On January 9, 2012 inside the Zurich Kongresshaus in Switzerland, lights will dim and the audience, made of some of the best players to have graced the game of football, will be treated to a video featuring the magic moments of some three soccer players who would have been picked as the crème of crop and shortlisted as the top three exceptional players from who only one will be crowned as the 2011 FIFA Ballon d’Or winner.
In all probability, iconic FIFA President Joseph S. Blatter will open an envelope and read out the name of one among the three who, donned in a designer suit, will imperturbably stride up the dais amid deafening ovation from his peers and admiration from millions of football fanatics from across the globe to collect the most coveted individual award the beautiful game has to offer.
The likelihood of that player being from Africa, England or Netherlands, or otherwise being a goalkeeper is one out of 23 each, while the probability of me continuing to use arithmetical analysis to represent this is Zero.
So away with all the numbers, and back to the basics. FIFA have announced a shortlist of 23 players who will compete for the 2011 FIFA Ballon d’Or award.
Spain, the 2010 Fifa World Cup and European Cup champions dominate the list with a total of seven candidates including Real Madrid duo Iker Casillas and Xabi Alonso and Barcelona’s quintet of Cesc Fabregas, Andres Iniesta, Gerard Pique, David Villa and Xavi.

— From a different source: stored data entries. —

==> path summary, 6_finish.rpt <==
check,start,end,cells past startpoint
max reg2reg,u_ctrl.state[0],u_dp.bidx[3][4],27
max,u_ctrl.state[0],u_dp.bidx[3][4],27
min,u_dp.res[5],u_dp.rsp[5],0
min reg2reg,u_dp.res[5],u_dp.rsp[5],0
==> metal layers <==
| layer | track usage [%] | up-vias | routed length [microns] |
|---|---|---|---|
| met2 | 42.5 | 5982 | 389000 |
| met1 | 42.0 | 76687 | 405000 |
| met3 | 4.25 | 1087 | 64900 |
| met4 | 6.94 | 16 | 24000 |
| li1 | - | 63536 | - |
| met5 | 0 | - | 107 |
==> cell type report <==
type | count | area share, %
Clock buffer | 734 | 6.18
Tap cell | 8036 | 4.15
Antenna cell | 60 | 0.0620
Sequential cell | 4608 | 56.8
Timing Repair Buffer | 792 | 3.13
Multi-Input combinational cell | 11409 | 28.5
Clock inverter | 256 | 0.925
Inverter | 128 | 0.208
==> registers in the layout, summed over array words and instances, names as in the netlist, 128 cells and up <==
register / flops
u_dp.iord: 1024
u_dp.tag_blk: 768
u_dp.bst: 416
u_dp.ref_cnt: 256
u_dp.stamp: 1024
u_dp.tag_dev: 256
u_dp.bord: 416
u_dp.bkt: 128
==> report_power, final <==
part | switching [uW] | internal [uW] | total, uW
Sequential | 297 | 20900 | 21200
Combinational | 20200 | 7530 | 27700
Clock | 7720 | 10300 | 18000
This design comes from an exercise in tuning for small area on the open sky130 flow, not from production work. Only simulation tests tie the RTL to the original design; equivalence was not proved. Power is estimated from default activity; no workload was simulated.

tundra:
==> flow/design.v <==
module lcd_hd44780_receiver #(
    parameter int unsigned POWER_CYCLES = 15000,
    parameter int unsigned CMD_CYCLES   = 37,
    parameter int unsigned CLEAR_CYCLES = 1520
) (
    input  logic       clk,
    input  logic       reset,
    input  logic       lcd_e,
    input  logic       lcd_rs,
    input  logic       lcd_rw,
    input  logic [3:0] lcd_d,
    output logic [3:0] lcd_d_out,
    output logic       lcd_d_oe,
    output logic       busy,
    output logic [6:0] ac,
    output logic       mode_4bit,
    output logic       display_on,
    output logic       cursor_on,
    output logic       blink_on,
    output logic       byte_valid,
    output logic       byte_rs,
    output logic [7:0] byte_data,
    output logic       protocol_err,
    input  logic [6:0] dbg_addr,
    output logic [7:0] dbg_char
);
    localparam int unsigned BMAX = (CLEAR_CYCLES > CMD_CYCLES) ? CLEAR_CYCLES : CMD_CYCLES;
    localparam int unsigned CMAX = (POWER_CYCLES > BMAX) ? POWER_CYCLES : BMAX;
    localparam int CW = $clog2(CMAX + 1);
    typedef enum logic [1:0] {S_PWR, S_BOOT, S_HI, S_LO} state_e;
    logic [2:0]       e_sync_q, rs_sync_q, rw_sync_q;
    logic [2:0][3:0]  d_sync_q;
    logic             e_s2, e_s3, rs_s2, rs_s3, rw_s2, rw_s3, fall;
    logic [3:0]       d_s3;
    state_e           state_q, state_d;
    logic [CW-1:0]    cnt_q, cnt_d;
    logic [3:0]       hi_nib_q, hi_nib_d;
    logic [6:0]       ac_q, ac_d;
    logic             id_q, id_d;
    logic [2:0]       dcb_q, dcb_d;
    logic             mode_q, mode_d, err_q, err_d;
    logic             bv_q, bv_d, brs_q, brs_d;
    logic [7:0]       bdata_q;
    logic             bseen_q;
    logic             acc;
    logic [7:0]       byte_w;
    logic             mem_we, mem_clr;
    logic             cnt_zero;
    assign e_s2   = e_sync_q[1];
    assign e_s3   = e_sync_q[2];
    assign rs_s2  = rs_sync_q[1];
    assign rs_s3  = rs_sync_q[2];
    assign rw_s2  = rw_sync_q[1];
    assign rw_s3  = rw_sync_q[2];
    assign d_s3   = d_sync_q[2];
    assign fall   = e_s3 & ~e_s2;
    assign byte_w = {hi_nib_q, d_s3};
    assign cnt_zero = (cnt_q == '0);
    assign busy = (state_q == S_PWR) || !cnt_zero;
    logic       ac_up;
    logic [6:0] ac_step;
    assign ac_up   = rs_s3 ? id_q : byte_w[2];
    assign ac_step = ac_q + {{6{~ac_up}}, 1'b1};
    always_comb begin
        state_d   = state_q;
        cnt_d     = cnt_zero ? cnt_q : cnt_q - CW'(1);
        hi_nib_d  = hi_nib_q;
        ac_d      = ac_q;
        id_d      = id_q;
        dcb_d     = dcb_q;
        mode_d    = mode_q;
        err_d     = err_q;
        bv_d      = 1'b0;
        brs_d     = brs_q;
        acc       = 1'b0;
        mem_we    = 1'b0;
        mem_clr   = 1'b0;
        unique case (state_q)
            S_PWR: begin
                if (cnt_zero) state_d = S_BOOT;
                if (fall) err_d = 1'b1;
            end
            S_BOOT: if (fall) begin
                if (rw_s3 || rs_s3 || !cnt_zero || !(d_s3 == 4'h3 || d_s3 == 4'h2)) begin
                    err_d = 1'b1;
                end else begin
                    cnt_d = CW'(CMD_CYCLES);
                    if (d_s3 == 4'h2) begin
                        state_d = S_HI;
                        mode_d  = 1'b1;
                    end
                end
            end
            S_HI: if (fall) begin
                state_d  = S_LO;
                hi_nib_d = d_s3;
                if (rw_s3 && rs_s3) err_d = 1'b1;
            end
            S_LO: if (fall) begin
                state_d = S_HI;
                if (rw_s3) begin
                    if (rs_s3) err_d = 1'b1;
                end else if (!cnt_zero) begin
                    err_d = 1'b1;
                end else begin
                    bv_d    = 1'b1;
                    brs_d   = rs_s3;
                    acc     = 1'b1;
                    cnt_d   = CW'(CMD_CYCLES);
                    if (rs_s3) begin
                        mem_we = 1'b1;
                        ac_d   = ac_step;
                    end else begin
                        priority casez (byte_w)
                            8'b1???????: ac_d = byte_w[6:0];
                            8'b01??????: ;
                            8'b001?????: if (byte_w[4]) err_d = 1'b1;
                            8'b0001????: if (!byte_w[3]) ac_d = ac_step;
                            8'b00001???: dcb_d = byte_w[2:0];
                            8'b000001??: id_d = byte_w[1];
                            8'b0000001?: begin
                                ac_d  = 7'd0;
                                cnt_d = CW'(CLEAR_CYCLES);
                            end
                            8'b00000001: begin
                                mem_clr = 1'b1;
                                ac_d    = 7'd0;
                                id_d    = 1'b1;
                                cnt_d   = CW'(CLEAR_CYCLES);
                            end
                            default: ;
                        endcase
                    end
                end
            end
        endcase
    end
    always_ff @(posedge clk) begin
        rs_sync_q <= {rs_sync_q[1:0], lcd_rs};
        rw_sync_q <= {rw_sync_q[1:0], lcd_rw};
        d_sync_q  <= {d_sync_q[1:0], lcd_d};
        hi_nib_q  <= hi_nib_d;
        if (acc && !reset) bdata_q <= byte_w;
        if (reset) begin
            e_sync_q  <= '0;
            state_q   <= S_PWR;
            cnt_q     <= CW'(POWER_CYCLES);
            ac_q      <= '0;
            id_q      <= 1'b1;
            dcb_q     <= '0;
            mode_q    <= 1'b0;
            err_q     <= 1'b0;
            bv_q      <= 1'b0;
            brs_q     <= 1'b0;
            bseen_q   <= 1'b0;
        end else begin
            e_sync_q  <= {e_sync_q[1:0], lcd_e};
            state_q   <= state_d;
            cnt_q     <= cnt_d;
            ac_q      <= ac_d;
            id_q      <= id_d;
            dcb_q     <= dcb_d;
            mode_q    <= mode_d;
            err_q     <= err_d;
            bv_q      <= bv_d;
            brs_q     <= brs_d;
            if (acc) bseen_q <= 1'b1;
        end
    end
    logic [127:0][7:0] ring_q;
    logic [6:0]        rot_q;         
    logic              pv_q;          
    logic [6:0]        pa_q;          
    logic [1:0]        clr_q;         
    logic              clearing;
    logic              slot;          
    logic [1:0]        slot_head;
    logic [7:0]        head_d;
    logic [3:0]        head_we;
    logic [6:0]        rd_pos;
    logic [7:0]        dbg_q;
    logic [7:0]        rd_d;
    assign clearing  = |clr_q;
    assign slot      = pv_q && (rot_q[4:0] == ~pa_q[4:0]);
    assign slot_head = pa_q[6:5] + rot_q[6:5] + 2'd1;
    assign head_d    = clearing ? 8'h20 : bdata_q;
    always_comb begin
        for (int k = 0; k < 4; k++) head_we[k] = clearing || (slot && slot_head == 2'(k));
    end
    always_ff @(posedge clk) begin
        rot_q <= rot_q + 7'd1;
        for (int i = 0; i < 128; i++) begin
            if (i % 32 == 0) ring_q[i] <= head_we[i / 32] ? head_d : ring_q[(i + 127) % 128];
            else             ring_q[i] <= ring_q[i - 1];
        end
        if (mem_we && !reset) begin
            pv_q <= 1'b1;
            pa_q <= ac_q;
        end else if (slot) begin
            pv_q <= 1'b0;
        end
        if (mem_clr && !reset) clr_q <= 2'b01;
        else if (rot_q[4:0] == 5'd31) clr_q <= {clr_q[0], 1'b0};
    end
    assign rd_pos = dbg_addr + rot_q;
    logic [127:0]      rd_sel;
    logic [7:0][42:0]  rd_n;
    logic [7:0]        rd_ring;
    always_comb begin
        for (int j = 0; j < 128; j++) rd_sel[j] = (rd_pos == 7'(j));
    end
    for (genvar b = 0; b < 8; b++) begin : g_rd
        for (genvar k = 0; k < 42; k++) begin : g_aoi
            lcd_aoi222 u_aoi (
                .a0(ring_q[3 * k][b]), .a1(ring_q[3 * k + 1][b]), .a2(ring_q[3 * k + 2][b]),
                .s0(rd_sel[3 * k]), .s1(rd_sel[3 * k + 1]), .s2(rd_sel[3 * k + 2]),
                .y(rd_n[b][k])
            );
        end
        assign rd_n[b][42] = ~((ring_q[126][b] & rd_sel[126]) | (ring_q[127][b] & rd_sel[127]));
        assign rd_ring[b] = ~&rd_n[b];
    end
    always_comb begin
        if (pv_q && dbg_addr == pa_q) rd_d = bdata_q;
        else if (clearing)            rd_d = 8'h20;
        else                          rd_d = rd_ring;
    end
    always_ff @(posedge clk) begin
        if (reset) dbg_q <= '0;
        else       dbg_q <= rd_d;
    end
    always_comb begin
        lcd_d_out = 4'h0;
        if (lcd_d_oe && !rs_s2) lcd_d_out = (state_q == S_LO) ? ac_q[3:0] : {busy, ac_q[6:4]};
    end
    assign lcd_d_oe     = rw_s2 & e_s2;
    assign ac           = ac_q;
    assign mode_4bit    = mode_q;
    assign display_on   = dcb_q[2];
    assign cursor_on    = dcb_q[1];
    assign blink_on     = dcb_q[0];
    assign byte_valid   = bv_q;
    assign byte_rs      = brs_q;
    assign byte_data    = bdata_q & {8{bseen_q}};
    assign protocol_err = err_q;
    assign dbg_char     = dbg_q;
endmodule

Germany has three candidates led by Bayern Munich duo Bastian Schweinsteiger and Thomas Muller with Real Madrid’s Mesut Ozil completing the list. Eric Abidal, Karim Benzema (France), Sergio Aguero, Lionel Messi (Argentina), Cristiano Ronaldo, Nani (Portugal), Dani Alves, Neymar (Brazil), and Diego Forlan, Luis Suarez (Uruguay) will aim to win the award while the lone rangers are Samuel Eto’o (Cameroon) Wayne Rooney (England) and Wesley Sneijder (Netherlands).
In terms of club representation, Champions League holders Barcelona lead the pack with eight, La Liga rivals Real Madrid has five, Bayern Munich, Inter Milan and Manchester United have two. Other clubs represented include Liverpool, Santos, Anzi Makhachkala and Manchester City.
The names of the top three will be revealed on December 5 2011 by FIFA and France Football.
Spain national team coach Vicente Del Bosque and Barcelona manager Pep Guardiola will be favourites for the Fifa World Coach of the Year award which also has Jurgen Klopp who led Borussia Dortmund to the Bundesliga title, Andre Villas Boas who helped Porto win a treble before moving to his current club Chelsea, Sir Alex Fergusson (Manchester United), Rudi Garcia (Lille), Joachim Low (Germany), Jose Mourinho (Real Madrid), Oscar Tabarez (Uruguay), and Arsene Wenger (Arsenal).
Votes come from coaches and captains of international teams as well as selected journalists, who used to nominate France Football's Ballon d’Or winner before the awards were merged. My heart tells me Luis Suarez will win it, my head says Lionel Messi will defend it.
Meanwhile 25-year-old Brazilian Marta Vieira da Silva will collect an unprecedented sixth straight FIFA Women's Player of the Year award provided she fends off competition from Japan's Homare Sawa. Sawa top scored for Japan as they won the 2011 Women's World Cup and was also named the player of the tournament.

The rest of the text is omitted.